Dear Eric: My 92-year-old father and my 66-year-old brother live together in another state. My father lives at home, is completely functional, drives and can take care of himself. My brother is independent and takes trips frequently.
My issue is visiting them, something I feel like I need/want to do on a regular basis. Their house is livable, but not very clean. It’s not horrible, but it is dirtier than I can comfortably be inside of for very long. I have offered to clean when I’m there, but my father seems to take this as an insult to his pride and then bans me from doing any cleaning.
Neither washes his hands in the kitchen. Both handle food at mealtime and invariably, I get sick every time I go there.
I offer to take over the kitchen duties, but neither seems to let go of handling things in the kitchen.
I try to minimize my time there as much as possible by picking up my father and taking him on trips. I stay only a few days and really dread going. I’m asking if you have any advice for making these visits work, or how. My father will not hear of me going to a motel, and if I did, he would insist on eating together at his home. I appreciate any advice you have.
– Safe Visits
Dear Visits: I know you write that your father won’t hear of you staying elsewhere, but the best path forward may necessitate making that non-negotiable. It doesn’t need a lot of discussion, however if he persists, you can remind him that you and he have different at-home comfort levels and you’ve talked about this before. Assure him that you want the focus of your visits to be on him, and so the easiest way to do that is to remove obstacles that create little points of conflict between you, like the question of where you’re staying.
Similarly, if he insists on eating together at his home, perhaps you can order takeout together instead of eating something that he and your brother prepare.
I know it might feel like you don’t have an option in the face of your father’s insistence. And the dynamics of family can make insistence seem like the law. But you have agency here to set the parameters of your visits. If it’s just not workable for you to stay in his home, you have every right to say so and have your wants honored. You can respect your father and still hold space for what you need. Indeed, being kind but firm about what you need might feel like a pain point initially, but it will take away a lot of the on-going dread that’s siphoning your enjoyment of these visits.
Dear Eric: My two children have started to become friends with the two children who live next door, which is great. They’re similar ages, and I generally get along with their mother while we stand outside and supervise.

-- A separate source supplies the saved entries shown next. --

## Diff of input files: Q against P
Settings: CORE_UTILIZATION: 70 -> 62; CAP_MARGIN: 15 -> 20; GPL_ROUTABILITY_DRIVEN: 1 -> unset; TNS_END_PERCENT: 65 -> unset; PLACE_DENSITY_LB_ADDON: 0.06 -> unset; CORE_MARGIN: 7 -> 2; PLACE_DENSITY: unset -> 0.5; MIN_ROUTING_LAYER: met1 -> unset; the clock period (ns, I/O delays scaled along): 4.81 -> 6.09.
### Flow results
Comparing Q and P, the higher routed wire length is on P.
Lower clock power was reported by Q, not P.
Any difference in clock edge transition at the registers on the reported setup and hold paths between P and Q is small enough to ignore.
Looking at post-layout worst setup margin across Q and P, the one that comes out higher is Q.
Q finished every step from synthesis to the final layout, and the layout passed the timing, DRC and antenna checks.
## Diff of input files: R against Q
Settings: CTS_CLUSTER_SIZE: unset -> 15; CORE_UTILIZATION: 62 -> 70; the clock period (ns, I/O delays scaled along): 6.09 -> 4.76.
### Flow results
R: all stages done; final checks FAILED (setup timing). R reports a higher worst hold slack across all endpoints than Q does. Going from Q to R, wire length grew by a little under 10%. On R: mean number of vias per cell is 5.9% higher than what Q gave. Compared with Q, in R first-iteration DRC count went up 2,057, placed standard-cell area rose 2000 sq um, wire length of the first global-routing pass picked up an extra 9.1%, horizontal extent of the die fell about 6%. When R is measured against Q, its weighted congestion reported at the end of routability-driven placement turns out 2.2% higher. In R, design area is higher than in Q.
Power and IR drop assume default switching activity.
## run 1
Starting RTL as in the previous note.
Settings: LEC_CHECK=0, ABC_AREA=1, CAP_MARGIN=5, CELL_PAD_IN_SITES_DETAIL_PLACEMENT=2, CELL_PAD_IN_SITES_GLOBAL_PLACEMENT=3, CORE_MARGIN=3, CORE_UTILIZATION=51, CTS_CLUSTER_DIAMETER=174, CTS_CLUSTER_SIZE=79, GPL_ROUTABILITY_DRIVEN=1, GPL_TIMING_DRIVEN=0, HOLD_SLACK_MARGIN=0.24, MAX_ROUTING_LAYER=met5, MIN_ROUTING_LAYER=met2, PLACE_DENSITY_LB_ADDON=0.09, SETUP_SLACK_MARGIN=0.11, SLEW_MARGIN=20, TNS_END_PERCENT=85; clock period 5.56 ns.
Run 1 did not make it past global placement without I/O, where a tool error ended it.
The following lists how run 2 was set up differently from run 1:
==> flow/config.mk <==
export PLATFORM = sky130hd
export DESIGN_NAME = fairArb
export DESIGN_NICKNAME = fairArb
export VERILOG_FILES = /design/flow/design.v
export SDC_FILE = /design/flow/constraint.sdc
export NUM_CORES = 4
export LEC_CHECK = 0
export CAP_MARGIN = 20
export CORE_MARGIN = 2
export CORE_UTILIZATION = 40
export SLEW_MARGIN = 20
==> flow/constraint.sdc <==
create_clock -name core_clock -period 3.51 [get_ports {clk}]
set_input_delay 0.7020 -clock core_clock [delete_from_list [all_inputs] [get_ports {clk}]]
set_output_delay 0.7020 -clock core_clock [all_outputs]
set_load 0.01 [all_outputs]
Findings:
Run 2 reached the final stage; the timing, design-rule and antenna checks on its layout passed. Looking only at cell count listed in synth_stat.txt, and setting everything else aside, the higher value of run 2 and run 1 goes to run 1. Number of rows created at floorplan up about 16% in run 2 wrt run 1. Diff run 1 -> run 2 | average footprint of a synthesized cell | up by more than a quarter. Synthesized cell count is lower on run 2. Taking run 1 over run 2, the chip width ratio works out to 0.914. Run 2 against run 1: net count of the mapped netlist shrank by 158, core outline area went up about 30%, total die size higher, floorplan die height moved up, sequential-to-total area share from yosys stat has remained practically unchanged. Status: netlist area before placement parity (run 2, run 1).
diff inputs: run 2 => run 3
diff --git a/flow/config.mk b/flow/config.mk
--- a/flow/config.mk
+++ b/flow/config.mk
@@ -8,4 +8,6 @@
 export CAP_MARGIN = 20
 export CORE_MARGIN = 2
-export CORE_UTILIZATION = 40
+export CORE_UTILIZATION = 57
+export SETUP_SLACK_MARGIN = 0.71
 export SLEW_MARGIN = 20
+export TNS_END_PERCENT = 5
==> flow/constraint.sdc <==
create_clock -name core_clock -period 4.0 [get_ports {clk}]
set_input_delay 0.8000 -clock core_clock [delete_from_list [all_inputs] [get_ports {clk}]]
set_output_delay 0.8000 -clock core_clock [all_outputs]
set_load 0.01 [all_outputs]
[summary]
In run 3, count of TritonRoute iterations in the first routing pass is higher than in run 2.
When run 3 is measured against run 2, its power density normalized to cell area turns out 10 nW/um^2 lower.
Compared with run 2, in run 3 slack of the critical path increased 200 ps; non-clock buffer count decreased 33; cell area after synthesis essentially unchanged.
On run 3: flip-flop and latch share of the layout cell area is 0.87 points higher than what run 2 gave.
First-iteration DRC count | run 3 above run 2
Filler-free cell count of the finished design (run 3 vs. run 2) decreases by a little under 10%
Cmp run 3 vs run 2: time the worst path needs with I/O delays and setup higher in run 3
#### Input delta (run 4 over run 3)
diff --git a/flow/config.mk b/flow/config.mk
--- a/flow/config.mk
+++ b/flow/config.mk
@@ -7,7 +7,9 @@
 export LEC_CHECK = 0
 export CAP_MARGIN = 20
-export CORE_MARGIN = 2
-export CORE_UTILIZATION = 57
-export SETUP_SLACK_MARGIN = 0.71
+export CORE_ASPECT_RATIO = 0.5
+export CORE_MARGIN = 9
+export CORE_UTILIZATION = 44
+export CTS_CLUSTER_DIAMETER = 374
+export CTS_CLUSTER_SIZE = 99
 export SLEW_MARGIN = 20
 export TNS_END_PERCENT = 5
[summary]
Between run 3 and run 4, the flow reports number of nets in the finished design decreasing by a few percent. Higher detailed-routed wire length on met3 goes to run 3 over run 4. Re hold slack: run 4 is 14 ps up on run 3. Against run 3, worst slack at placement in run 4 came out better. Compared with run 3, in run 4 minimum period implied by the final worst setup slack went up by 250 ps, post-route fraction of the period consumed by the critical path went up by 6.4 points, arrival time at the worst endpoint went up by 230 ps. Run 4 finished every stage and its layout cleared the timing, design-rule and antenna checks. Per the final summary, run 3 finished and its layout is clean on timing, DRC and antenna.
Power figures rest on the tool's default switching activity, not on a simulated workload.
==> trial 4 <==
==> flow/design.v (excerpt) <==
module array_mult_top (
    input             clk,
    input      [15:0] a,
    input      [15:0] b,
    output reg [31:0] p
);
Settings: LEC_CHECK=0, CAP_MARGIN=20, CORE_MARGIN=2, CORE_UTILIZATION=72, CTS_CLUSTER_SIZE=32, PLACE_DENSITY_LB_ADDON=0.15, SETUP_SLACK_MARGIN=-1.61, SLEW_MARGIN=20; clock period 16.1 ns.
run.sh (not shown) runs the stock make flow with config.mk's settings and CLKGATE_MAP_FILE=.
==> trial 82 (differences from trial 4) <==
Settings changed: CORE_UTILIZATION 72 to 40, CTS_CLUSTER_SIZE 32 to unset, PLACE_DENSITY set to 0.6, PLACE_DENSITY_LB_ADDON 0.15 to unset, SETUP_SLACK_MARGIN -1.61 to unset.
==> flow/constraint.sdc (replaced) <==
create_clock -name core_clock -period 20.0 [get_ports {clk}]
set_input_delay 4.0000 -clock core_clock [delete_from_list [all_inputs] [get_ports {clk}]]
set_output_delay 4.0000 -clock core_clock [all_outputs]
set_load 0.01 [all_outputs]
==> notes <==
- Trial 4 reached the layout checks and failed them: negative setup slack. Trial 82 finished clean.
- Between trial 82 and trial 4, the lower worst setup slack is in trial 4 (gap 3.5 ns).
- Of trial 4 and trial 82, trial 4 has the higher routed wire length (gap about 30%, measured against trial 82).
- Between trial 82 and trial 4, the lower via count is in trial 82 (gap about 8%, measured against trial 4).
- Hold slack: trial 4 is better than trial 82 (0.066 ns).
- Of trial 82 and trial 4, trial 82 has the higher sequential share of layout area (gap 0.21 points).
- In synthesized area, trial 82 and trial 4 do not differ.
- In trial 4 the count of clock-buffer cells in the layout is lower than in trial 82, by 1.
- Sequential cell count is the same in trial 82 and trial 4.
==> design.v <==
module segdec(input logic [3:0] in, output logic [6:0] out);
	always_comb
	begin
		case (in)
			4'b0000 :
				out = 7'b0111111;  
			4'b0001 :
				out = 7'b0000110;  
			4'b0010 :
				out = 7'b1011011;  
			4'b0011 :
				out = 7'b1001111;  
			4'b0100 :
				out = 7'b1100110;  
			4'b0101 :
				out = 7'b1101101;  
			4'b0110 :
				out = 7'b1111100;  
			4'b0111 :
				out = 7'b0000111;  
			4'b1000 :
				out = 7'b1111111;  
			4'b1001 :
				out = 7'b1100111;  
			4'b1010 :
				out = 7'b1000000;
			default :
				out = 7'b0000000;
    		endcase
	end
endmodule
module bin_to_bcd(input logic [7:0] in, output logic [3:0][6:0] disp);
logic[3:0] sign_num, units, tens, hundreds;
logic[7:0] num;
logic sign;
always_comb
begin
	sign = in[$high(in)];
	if(sign)  
		num = 0 - in;
	else
		num = in;
	hundreds = num / 100;
	num = num - (hundreds)*100;  
	tens = num / 10;
	num = num - (tens)*10;  
	units = num;
end
always_comb
	if(sign)
		sign_num = 4'hA;
	else
		sign_num = 4'hF;
segdec signdec
(
	.in(sign_num),
	.out(disp[3])
);
segdec hundreddec
(
	.in(hundreds),
	.out(disp[2])
);
segdec tendec
(
	.in(tens),
	.out(disp[1])
);
segdec unitdec
(
	.in(units),
	.out(disp[0])
);
endmodule
module debounce #(parameter int COUNT=500000) (input logic clk, signal_in, output logic signal_out);
logic prev_signal;
int unsigned cnt;
always_ff @(posedge clk)
begin
	if(prev_signal != signal_in)
	begin
		cnt <= 0;  
	end
	else if(cnt >= COUNT)
	begin
		cnt <= 0;  
		signal_out <= signal_in;
	end
	else
	begin
		cnt <= cnt +1;
	end
	prev_signal <= signal_in;
end
endmodule
module read_sm(input logic clk, reset_n, handshake, run, output logic read, done);
enum {HALT, WAIT_1, WAIT_0, DONE} state;
always_ff @(posedge clk, negedge reset_n)
begin
	if(!reset_n)
	begin
		state <= HALT;
		read <= 0;
	end
	else
	begin
		read <= 0;
		unique case(state)
			HALT : if(run) state <= WAIT_1;
			WAIT_1 :
			begin
				if(handshake)
				begin
					state <= WAIT_0;
					read <= '1;  
				end
			end
			WAIT_0 : if(!handshake) state <= DONE;
			DONE : state <= HALT;
		endcase
	end
end
always_comb
	if(state == DONE)
		done = 1;
	else
		done = 0;
endmodule
module sm(input logic clk, input logic [10-1:0] SW, input logic [8-1:0] re_res, im_res, output logic [8-1:0] LED, output logic [8-1:0] re_a, im_a, re_q, im_q);
typedef enum {REAL_A, IMAG_A, REAL_Q, IMAG_Q, DISP_REAL, DISP_IMAG} stateType;
stateType state;
logic reset_n;
logic handshake;
logic [8-1:0] data_in;
always_comb
begin
	reset_n = SW[$high(SW)];
	handshake = SW[$high(SW) -1];
	data_in =  SW[$high(SW) -2 : $low(SW)];
end
logic read_run, read_trigger, read_done;
read_sm re_sm0
(
	.clk(clk),
	.reset_n(reset_n),
	.handshake(handshake),
	.run(read_run),
	.read(read_trigger),
	.done(read_done)
);
always_comb
	read_run = (state == REAL_A) || (state == IMAG_A) || (state == REAL_Q) || (state == IMAG_Q);
always_ff @(posedge clk, negedge reset_n)
begin
	if(!reset_n)
		state <= REAL_A;
	else
	begin
		unique case(state)
			REAL_A: if(read_done) state <= IMAG_A;
			IMAG_A: if(read_done) state <= REAL_Q;
			REAL_Q: if(read_done) state <= IMAG_Q;
			IMAG_Q: if(read_done) state <= DISP_REAL;
			DISP_REAL : if(handshake == 1) state <= DISP_IMAG;
			DISP_IMAG : if(handshake == 0) state <= REAL_A;
		endcase
	end
end
always_ff @(posedge clk)
begin
	if(read_trigger)
	begin
		unique case(state)
			REAL_A: re_a <= data_in;
			IMAG_A: im_a <= data_in;
			REAL_Q: re_q <= data_in;
			IMAG_Q: im_q <= data_in;
			default: ;
		endcase
	end
end
always_comb
begin
	if(state == DISP_REAL)
		LED = re_res;
	else if(state == DISP_IMAG)
		LED = im_res;
	else
		LED = '0;
end
endmodule
module mult(input logic signed [(2*8 -1)-1:0] re_x, im_x, re_y, im_y, output logic signed [2*(2*8 -1)-1:0] re_z, im_z);
logic signed [(2*8 -1)-1:0] a,b,c,d;
always_comb
begin
	a = re_x;
	b = im_x;
	c = re_y;
	d = im_y;
end
logic signed [2*(2*8 -1)-1:0] ac, bd, ad, bc;
always_comb
begin
	ac = a*c;
	bd = b*d;
	ad = a*d;
	bc = b*c;
	re_z = ac - bd;
	im_z = ad + bc;
end
endmodule
module cmplx_mult(
input logic clk,
input logic [10-1:0] switches,
output logic [8-1:0] LED,
output logic [6:0] HEX0,
output logic [6:0] HEX1,
output logic [6:0] HEX2,
output logic [6:0] HEX3,
output logic [6:0] HEX4,
output logic [6:0] HEX5,
output logic [6:0] HEX6,
output logic [6:0] HEX7);
logic [8-1:0] re_a, im_a, re_q, im_q;
logic [8-1:0] re_res, im_res;
logic [10-1:0] SW;
always_comb
	SW[$high(SW)-2:$low(SW)] = switches[$high(switches)-2:$low(switches)];
debounce #(.COUNT(1000)) db0
(
	.clk(clk),
	.signal_in(switches[$high(switches)]),
	.signal_out(SW[$high(SW)])
);
debounce #(.COUNT(1000)) db1
(
	.clk(clk),
	.signal_in(switches[$high(switches)-1]),
	.signal_out(SW[$high(SW)-1])
);
sm sm0 (.*);
logic signed [(2*8 -1)-1:0] re_x, im_x, re_y, im_y;
logic signed [2*(2*8 -1)-1:0] re_z, im_z;
localparam INPUT_SHIFT = (2*8 -1) - 8;
localparam OUTPUT_LOW = 2*INPUT_SHIFT -1;
localparam OUTPUT_HIGH = OUTPUT_LOW + 8 -1;
always_comb
begin
	re_x = $signed(re_a);
	im_x = $signed(im_a);
	re_y = $signed(re_q) << INPUT_SHIFT;
	im_y = $signed(im_q) << INPUT_SHIFT;
	re_res = re_z[OUTPUT_HIGH : OUTPUT_LOW];
	im_res = im_z[OUTPUT_HIGH : OUTPUT_LOW];
end
mult mult0
(.*);
logic [3:0][6:0] sw_hex;
always_comb
begin
	HEX0 = ~ sw_hex[0];  
	HEX1 = ~ sw_hex[1];  
	HEX2 = ~ sw_hex[2];  
	HEX3 = ~ sw_hex[3];  
end
bin_to_bcd sw_disp
(
	.in(SW[7:0]),
	.disp(sw_hex)
);
logic [3:0][6:0] led_hex;
always_comb
begin
	HEX4 = ~ led_hex[0];  
	HEX5 = ~ led_hex[1];  
	HEX6 = ~ led_hex[2];  
	HEX7 = ~ led_hex[3];  
end
bin_to_bcd led_disp
(
	.in(LED),
	.disp(led_hex)
);
endmodule
--- design/flow/config.mk ---
export PLATFORM = sky130hd
export DESIGN_NAME = IDP_encoder_42
export DESIGN_NICKNAME = IDP_encoder_42
export VERILOG_FILES = /design/flow/design.v
export SDC_FILE = /design/flow/constraint.sdc
export NUM_CORES = 4
export LEC_CHECK = 0
export CAP_MARGIN = 5
export CELL_PAD_IN_SITES_DETAIL_PLACEMENT = 1
export CORE_MARGIN = 3
export CORE_UTILIZATION = 51
export CTS_CLUSTER_DIAMETER = 399
export CTS_CLUSTER_SIZE = 33
export GPL_ROUTABILITY_DRIVEN = 1
export GPL_TIMING_DRIVEN = 1
export MAX_ROUTING_LAYER = met5
export MIN_ROUTING_LAYER = met1
export SETUP_SLACK_MARGIN = -1.15
export SLEW_MARGIN = 20
--- design/flow/constraint.sdc ---
create_clock -name core_clock -period 66.1 [get_ports {clock}]
set_input_delay 13.2200 -clock core_clock [delete_from_list [all_inputs] [get_ports {clock}]]
set_output_delay 13.2200 -clock core_clock [all_outputs]
set_load 0.01 [all_outputs]
module apb_slave( 
    input pclk,
    input psel,
    input penable,
    input preset, 
    input [31:0]paddr,
    input pwrite,
    input [2:0]pprot,
    input [31:0]pwdata,
    input [3:0]pstrb,
    output reg [31:0]prdata,
    output reg pslverr,
    output reg pready
  );
   reg ready;
   wire [31:0]rdata;
   storage m1(pclk,psel & penable & pwrite,pwrite,paddr,pwdata,pstrb,rdata);
   always @(*) begin
     ready=1'b0;
     if(psel & penable & pwrite) begin
            ready=~pready;
          end
     else if(psel & penable & ~pwrite) begin
            ready=~pready;
          end
     else if( ~penable) begin
            ready=1'b0;
          end
     pslverr=1'b0;
   end
   always @(posedge pclk)begin
     pready<=ready;
     prdata<=rdata;
   end   
 endmodule
module apb_master(
  input pclk, 
  input preset,
  input [31:0]paddr,
  input pwrite,
  input [2:0]pprot,
  input [31:0]pwdata,
  input [3:0]pstrb,
  output  reg[31:0]prdata,
  output pslverr,
  output reg penable,
  output reg [3:0]psel,
  output reg pready
);
  wire [31:0] prdata0,prdata1,prdata2,prdata3;
  wire pslverr0,pslverr1,pslverr2,pslverr3;
  wire pready0,pready1,pready2,pready3;
  apb_slave slave0 (pclk,psel[0],penable,preset,paddr,pwrite,pprot,pwdata,pstrb,prdata0,pslverr0,pready0);
  apb_slave slave1 (pclk,psel[1],penable,preset,paddr,pwrite,pprot,pwdata,pstrb,prdata1,pslverr1,pready1);
  apb_slave slave2 (pclk,psel[2],penable,preset,paddr,pwrite,pprot,pwdata,pstrb,prdata2,pslverr2,pready2);
  apb_slave slave3 (pclk,psel[3],penable,preset,paddr,pwrite,pprot,pwdata,pstrb,prdata3,pslverr3,pready3); 
  assign pslverr=pslverr0|pslverr1|pslverr2|pslverr3;
  reg [1:0]state,nextstate;
  parameter idle=2'b0,setup=2'd1,access=2'd2;
  always@(posedge pclk)begin
      if(~preset) state<=idle;
      else state<=nextstate;
  end
  always @(*) begin
    nextstate=idle;
    penable=1'b0;
    case (state)
      idle : begin
        penable=1'b0;
        if(|paddr) nextstate=setup;
        else nextstate=idle;
      end
      setup : begin
        penable=1'b0;
        if(|paddr) nextstate=access;
        else nextstate=idle;
      end
      access:  begin
        penable=1'b1;
        if ( (paddr!=4'b0) && (pready==1'b1)) nextstate=setup;
        else if( (paddr==4'b0) && (pready==1'b1)) nextstate=idle;
        else nextstate=access;
      end
       default nextstate=idle;
    endcase
    case (paddr[31:30])
        2'b00 : begin
                psel=4'b0001;
                prdata=prdata0;
                end
        2'b01 : begin
                psel=4'b0010;
                prdata=prdata1;
                end
        2'b10 : begin
                psel=4'b0100;
                prdata=prdata2;
                end
        2'b11 : begin
                psel=4'b1000;
                prdata=prdata3;
                end
    endcase
    pready=pready0|pready1|pready2|pready3;
  end
endmodule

The problem is that my older child, who is five, has started to ask about playing at the neighbor’s home instead of in the front yard. I am not OK with that.
The neighbors are fine at arm’s length, but there is for sure domestic violence in their relationship. It isn’t a daily occurrence, but there is alcohol abuse, visible injuries and the police.
How can I explain to my child that while the neighbor kids are fun and we can be friends, we are not going to visit them in their home? I also don’t want my child saying anything that will hurt her friends’ feelings, because the situation certainly isn’t their fault.
– Cautious Playtime
Dear Playtime: There are many things from which parents want to shield their children, things that the children aren’t yet equipped to understand. So, a succinct but firm explanation may leave some things unanswered for your kids while still keeping them safe.
Try an explanation that keeps the focus on yourself, like “I need to see you when you’re playing, and I don’t have time to go over to the neighbors’ house.” Or “I’m more comfortable with you all playing in the yard.”
You can also invite the neighbor children over to yours instead.
While the neighbor’s children aren’t your responsibility, you are an adult who has eyes on them at times and is aware of some of the dysfunction in the house. There may come a time that you see something that makes you concerned for their welfare. Be proactive about reaching out for help for them, and for their parents.
Similarly, if you have the opportunity, check in with one or both of the neighbors individually to see if they need outside support or a connection to the National Domestic Violence Hotline (thehotline.org/1-800-799-SAFE).